Sin embargo, la cocina no tenía vida, se veía que no había nadie que se ocupara de ella; no había libros de cocina apilados en alguna estantería, listas de alimentos que faltaran en la nevera, cajas metálicas de galletas… Todo estaba guardado en los armarios y todo relucía de extrema limpieza.
– ¡Qué desperdicio de cocina! -exclamó ella.
– ¿Qué le pasa'? -preguntó él, perplejo.
– No le pasa nada malo, sólo que nadie se ocupa de ella; una cocina necesita un cocinero. Es un lugar que hay que vivir como cualquier otro de la casa y se ve que no pasas mucho tiempo en ella.
Leo miró a su alrededor como si advirtiera el vacío por primera vez.

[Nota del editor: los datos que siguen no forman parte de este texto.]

## config.mk

```make
export PLATFORM = sky130hd
export DESIGN_NAME = mssb_ctrl
export DESIGN_NICKNAME = d
export VERILOG_FILES = /design/src/rtl/core/mssb_pkg.sv /design/src/rtl/core/mssb_ctrl.sv
export VERILOG_INCLUDE_DIRS = /design/src /design/src/rtl/core
export SDC_FILE = /design/constraint.sdc
export NUM_CORES = 1
export LEC_CHECK = 0
export ABC_AREA = 1
export BUFFER_PORTS_ARGS = -buffer_cell sky130_fd_sc_hd__buf_2
export CAP_MARGIN = 10
export CORE_AREA = 2 2 39 41
export CTS_CLUSTER_DIAMETER = 30
export DETAILED_ROUTE_END_ITERATION = 7
export DIE_AREA = 0 0 41 43
export SYNTH_ARGS = -nofsm -noshare
export SYNTH_HDL_FRONTEND = slang
export SYNTH_SLANG_ARGS = --single-unit
```

## constraint.sdc

```tcl
create_clock -name clk_i -period 2.5 [get_ports clk_i]
set_clock_uncertainty 0.1 [all_clocks]
set_input_delay 0.375 -clock clk_i [delete_from_list [all_inputs] [get_ports clk_i]]
set_output_delay 0.375 -clock clk_i [all_outputs]
set_load 0.05 [all_outputs]
```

– Casi nunca utilizo la cocina -afirmó él-. La reformé con el resto de la casa, pero la verdad es que la decoradora hizo lo que quiso.
– ¡Qué lástima! -dijo ella de nuevo-. Daría cualquier cosa por una cocina como ésta.
– ¿Cualquier cosa? -preguntó Leo en un tono extraño.
Serena alzó la vista de la encimera y lo miró sonriendo.
– Casi cualquier cosa -respondió-. Más vale que empiece. ¿A qué hora llegan?
– A las siete y media. ¿Quieres que te ayude a hacer algo?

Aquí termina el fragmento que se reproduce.